En principio, es obligatorio aclarar que este medio no se especializa en política internacional. Sin embargo, no se necesita ser un experto en la materia para advertir que desde el Estado es una aberración celebrar la invasión de un país a otro. No pareció entenderlo así la administración de Jorge Macri al iluminar el Obelisco y el Planetario con los colores de la bandera venezolana, tras el secuestro de Nicolás Maduro y su esposa, más la intervención a la nación bolivariana. Asimismo, apoyar con un texto en sus cuentas de redes sociales lo mismo.
Se podrá cuestionar, fustigar, estar realmente informado sobre la coyuntura venezola o no saber nada, pero es injustificable apoyar invasiones a países: es una violación a la Carta de Naciones Unidas (ONU), del Derecho Internacional. Encima, con el agravante de que EE.UU. es especialista en manejarse como si fueran imperio y ya se sabe cómo terminan las naciones en las que intervinieron para “hacer justicia”.
Afganistán (2001 – 2021), Irak (2003 – 2011), Yemen (2002, 2009, 2011), Libia (2011), Pakistán (2007-2015), entre otros tantos países son ejemplos acabados de ello. O como olvidar, que para invadir a Irak, secuestar a Saddam Husein y propiciar su ejecución, utilizaron la excusa de que invadían porque la administración del país asiático tenía armas de destrucción masiva, y luego el mismo Colin Powell reconoció que la información en la que se basaron era errónea. Más aún, el secretario de Estado de ese afirmó fue un “fracaso de inteligencia” y lamentó sus declaraciones.
Por todo, el Jefe de Gobierno, Jorge Macri, cuando presenta un acto de “compromiso con la libertad” soslaya una posición institucional peligrosa: la validación de la violación de la soberanía de una nación hermana.

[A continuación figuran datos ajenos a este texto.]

## src/sv/nppic_pkg.sv

```systemverilog
// shared types and constants of the nearest parallel plane inlier counter
// no dependencies
package nppic_pkg;

  typedef enum logic [1:0] {
    FUNC_LOAD_NORMAL = 2'd0,
    FUNC_LOAD_OFFSET = 2'd1,
    FUNC_POINT       = 2'd2,
    FUNC_READ        = 2'd3
  } func_e;

  typedef enum logic [1:0] {
    CFG_TRUNCATION   = 2'd0,
    CFG_PARALLEL_COS = 2'd1,
    CFG_SAMPLE_STRIDE = 2'd2,
    CFG_SETS_IN_USE  = 2'd3
  } cfg_e;

  typedef enum logic [9:0] {
    S_CLR  = 10'b00_0000_0001,
    S_IDLE = 10'b00_0000_0010,
    S_FAM  = 10'b00_0000_0100,
    S_PROD = 10'b00_0000_1000,
    S_ORD  = 10'b00_0001_0000,
    S_OEV  = 10'b00_0010_0000,
    S_FEND = 10'b00_0100_0000,
    S_CRD  = 10'b00_1000_0000,
    S_CWR  = 10'b01_0000_0000,
    S_RDC  = 10'b10_0000_0000
  } state_e;

  // one plane family as it travels along the cell chain
  typedef struct packed {
    logic signed [15:0] nx;
    logic signed [15:0] ny;
    logic signed [15:0] nz;
    logic [6:0]         size;
  } fam_t;

  localparam logic [23:0] COUNT_MAX      = 24'hFFFFFF;
  localparam logic [30:0] TRUNC_RESET    = 31'd3277;
  localparam logic [14:0] PCOS_RESET     = 15'd15396;
  localparam logic [7:0]  STRIDE_RESET   = 8'd1;
  localparam logic [4:0]  SETS_RESET     = 5'd0;

endpackage

```

## src/sv/nppic_cell.sv

```systemverilog
// one family cell: holds a family normal and size, joins the read chain
// depends on nppic_pkg
module nppic_cell
  import nppic_pkg::*;
#(
  parameter int IDX = 0,
  parameter int FW  = 4
) (
  input  logic          clk_i,
  input  logic          wr_i,
  input  logic [FW-1:0] wr_idx_i,
  input  fam_t          wr_data_i,
  input  logic [FW-1:0] sel_idx_i,
  input  fam_t          chain_i,
  output fam_t          chain_o
);

  fam_t fam_q;

  always_ff @(posedge clk_i) begin
    if (wr_i && (wr_idx_i == FW'(IDX))) begin
      fam_q <= wr_data_i;
    end
  end

  // pass the upstream value along, merged with ours when selected
  assign chain_o = (sel_idx_i == FW'(IDX)) ? (chain_i | fam_q) : chain_i;

endmodule

```

## config.mk

```make
export PLATFORM = sky130hd
export DESIGN_NAME = nppic_cell
export DESIGN_NICKNAME = d
export VERILOG_FILES = /design/src/sv/nppic_pkg.sv /design/src/sv/nppic_cell.sv
export SDC_FILE = /design/constraint.sdc
export NUM_CORES = 1
export LEC_CHECK = 0
export BUFFER_PORTS_ARGS = -buffer_cell sky130_fd_sc_hd__buf_2
export CORE_MARGIN = 2
export CORE_UTILIZATION = 42
export DETAILED_ROUTE_END_ITERATION = 8
export HOLD_SLACK_MARGIN = 0.12
export PLACE_DENSITY = 0.85
export SLEW_MARGIN = 5
export SYNTH_ARGS = -nofsm -noshare
export SYNTH_HDL_FRONTEND = slang
export SYNTH_SLANG_ARGS = --single-unit
```

## constraint.sdc

```tcl
create_clock -name clk_i -period 4.67 [get_ports clk_i]
set_input_delay 0.467 -clock clk_i [delete_from_list [all_inputs] [get_ports clk_i]]
set_output_delay 0.467 -clock clk_i [all_outputs]
set_load 0.05 [all_outputs]
```

==> reports/results.ini, run 1 <==
[clock_tree]
cts-buffers-inserted = 5
cts_tree = done
htreeDepth = 2
cts_sinks = 55
path_clk_slew_ns = 0.10
clockBufferDepth = 2
ctsResizeCount = 0
cts_root_buf = clkbuf_8
cts_setup_buffers = 0
hold_buffers = 0

[logic_synthesis]
synth_fa_ha_area_frac = 0
synth_nets = 238
synth_top_family_by_area = compound AO/OA/AOI/OAI gates
ys_types = 7
yosys.area_share.simple = 0.0156
syn_area_sq_um = 2160
synth-seq-cells = 55
syn_avg_cell_area_sq_um = 18.3
synthMuxAreaShare = 0
yosysWarnings = 0
synth-xor-area-share = 0
synth_compound_area_frac = 0.194
seq_area_frac_synth = 0.764
synthCells = 118

[finish]
utilization = 0.628
nFillCells = 385
regMostFlops = fam_q
areaGrowthSynthToFinish_pct = 46.6
top_regs = fam_q x55
antennaDiodeCount = 0
nets = 416
largest_register_ffs = 55
final_layout_size_suffix_gt1_frac = 0.640

[global_routing]
grt-ovfl-total = 0
grt_pass1_wl_um = 7050
antenna_found_initial = 0
grt_start_max_net_pins = 56
first_global_vias = 1584
track_usage = 0.176

[route]
vias_per_cell = 4.58
drt_pre_antenna_iters = 4
totalWireLength_um = 5280
drt_iter0_drc = 74
ant_nets = 0
drc_errors = 0
vias = 1681
wl_per_cell_um = 14.4

[power_and_ir_drop]
vdd_drop_max_v = 0.000204
powerDensity_nw_per_um2 = 319
power_w = 0.00101
power_leakage_nw = 1.62

[sta]
drv_slew = 0
period_needed_ns = 2.25
period_share = 0.481
tightest_slew_ns = 0.691
hold_viol = 0
setup_tns_ns = 0
rsz0062_at_grt = false
setup_viol = 0
relSlewSlack = 0.539
fmax_mhz = 445
hold_slack_ns = 0.332

[floorplanning]
fp.dieH_um = 75.7
fp.coreArea_sq_um = 5040
rows = 26
die_area_sq_um = 5730
die_x_um = 75.7
ios = 175
start_util = 0.429

[worst_setup_path]
crit_top_cell = buf_2
slowest_stage = buf_4
required_ns = 4.20
worstPathCellList = buf_2, nor4_4, buf_4, a21o_2, buf_2
critical_path_class = in2out
cp.arrival_ns = 1.78
start_kind = input port
crit_path_max_fanout = 55
cp-end-kind = output port
slowest_delay_ns = 0.49

[job]
cap_violations = 0

[placement]
gp_congestion = 0.839
port_buffers = 174
hpwl_um = 4130

[hold_path]
min_path_type = in2reg

[status]
status = finished, final reports clean

==> stage by stage <==
| step | cells | cell area (sq um) | worst slack, ns |
|---|---|---|---|
| detailed placement | 359 | 3080 | 2.42 |
| floorplan | 118 | 2160 | 2.21 |
| finish | 367 | 3170 | 2.42 |
| global placement | 359 | 3080 | 2.47 |
| CTS | 367 | 3170 | 2.42 |
| global route | 367 | 3170 | 2.30 |
==> worst max-delay path: cells and delay by family <==
family / cells / cell delay (ns)
simple gates: 1 / 0.25
compound gates: 1 / 0.21
buf+inv: 3 / 0.85
==> worst paths after layout <==
path | start | to | cells after the start
worst min-delay path | wr_data_i[23] | fam_q[23] | 1
worst max-delay path | sel_idx_i[3] | chain_o[1] | 5
==> config.mk <==
export PLATFORM = sky130hd
export DESIGN_NAME = percentile_frame_rate_governor_unit_flat
export DESIGN_NICKNAME = d
export VERILOG_FILES = /design/src/rtl/core/pfrg_pkg.sv /design/src/rtl/core/pfrg_if.sv /design/src/rtl/core/percentile_frame_rate_governor_unit.sv /design/src/rtl/core/pfrg_dp.sv /design/src/rtl/core/pfrg_ctrl.sv /design/src/flat_wrapper.sv
export SDC_FILE = /design/constraint.sdc
export NUM_CORES = 2
export LEC_CHECK = 0
export BUFFER_PORTS_ARGS = -buffer_cell sky130_fd_sc_hd__buf_2
export CORE_MARGIN = 4
export CORE_UTILIZATION = 50
export CTS_BUF_LIST = sky130_fd_sc_hd__clkbuf_4
export CTS_CLUSTER_DIAMETER = 50
export DETAILED_ROUTE_END_ITERATION = 8
export PLACE_DENSITY = 0.69
export RECOVER_POWER = 50
export SETUP_SLACK_MARGIN = 0.3
export SKIP_CTS_REPAIR_TIMING = 1
export SKIP_LAST_GASP = 1
export SLEW_MARGIN = 20
export SYNTH_ARGS = -nofsm -noshare
export SYNTH_HDL_FRONTEND = slang
export SYNTH_HIERARCHICAL = 1
export SYNTH_SLANG_ARGS = --single-unit
==> constraint.sdc <==
create_clock -name clk -period 26.4 [get_ports clk]
set_clock_uncertainty 0.2 [all_clocks]
set_input_delay 2.64 -clock clk [delete_from_list [all_inputs] [get_ports clk]]
set_output_delay 2.64 -clock clk [all_outputs]
set_load 0.02 [all_outputs]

Es, como mínimo, llamativo que una administración local, cuya competencia debería centrarse en la gestión de los baches, la seguridad barrial y el bienestar de sus propios vecinos, decida utilizar el patrimonio de todos los porteños para celebrar un proceso de quiebre institucional en el extranjero. Al afirmar que “no hay neutralidad posible”, el Gobierno de la Ciudad abandona la prudencia diplomática para abrazar una visión donde la autodeterminación de los pueblos queda subordinada a las afinidades ideológicas del turno.
La contradicción del festejo
Celebrar la captura de un mandatario —más allá de las legítimas y profundas críticas que su gestión deba recibir— en el marco de una invasión o intervención externa, sienta un precedente nefasto. La historia latinoamericana está regada de intervenciones que, bajo la promesa de “restaurar la democracia”, terminaron instalando tutelajes extranjeros y saqueos de recursos que solo profundizaron el sufrimiento de los pueblos.
¿Es el rol de la Ciudad de Buenos Aires actuar como una cancillería paralela? Mientras el Jefe de Gobierno se enfoca en la “justicia” del país vecino, los problemas estructurales de los barrios porteños persisten. La iluminación de monumentos parece funcionar más como una distracción estratégica o un alineamiento con la política exterior del Gobierno Nacional de Javier Milei, que como una política de Estado genuinamente preocupada por los derechos humanos.
Ética selectiva
La “neutralidad que es complicidad”, mencionada por Macri, parece ser una regla de aplicación selectiva. No se han visto luces similares por otros conflictos donde la dignidad humana es vulnerada sistemáticamente, como el ataque sistemático de Israel a Palestina, lo que deja al descubierto que no es la ética lo que mueve los reflectores, sino la conveniencia política.
La libertad, valor supremo que todos compartimos, no se construye sobre las cenizas de la soberanía nacional. Al festejar la intervención en un país soberano, el Gobierno porteño no solo celebra un cambio de régimen; está celebrando la idea de que cualquier frontera puede ser vulnerada si el argumento es lo suficientemente popular en las redes sociales.
Buenos Aires siempre fue, es y será una ciudad de puertas abiertas y un faro cultural. Pero su prestigio no debería ser utilizado para validar la injerencia externa. La verdadera dignidad de los pueblos se defiende respetando su derecho a resolver sus conflictos sin botas extranjeras de por medio. Hoy, el amarillo, azul y rojo en el Obelisco no solo representan a un pueblo; también representan el eclipse de la doctrina de no intervención que supo ser orgullo de nuestra política exterior.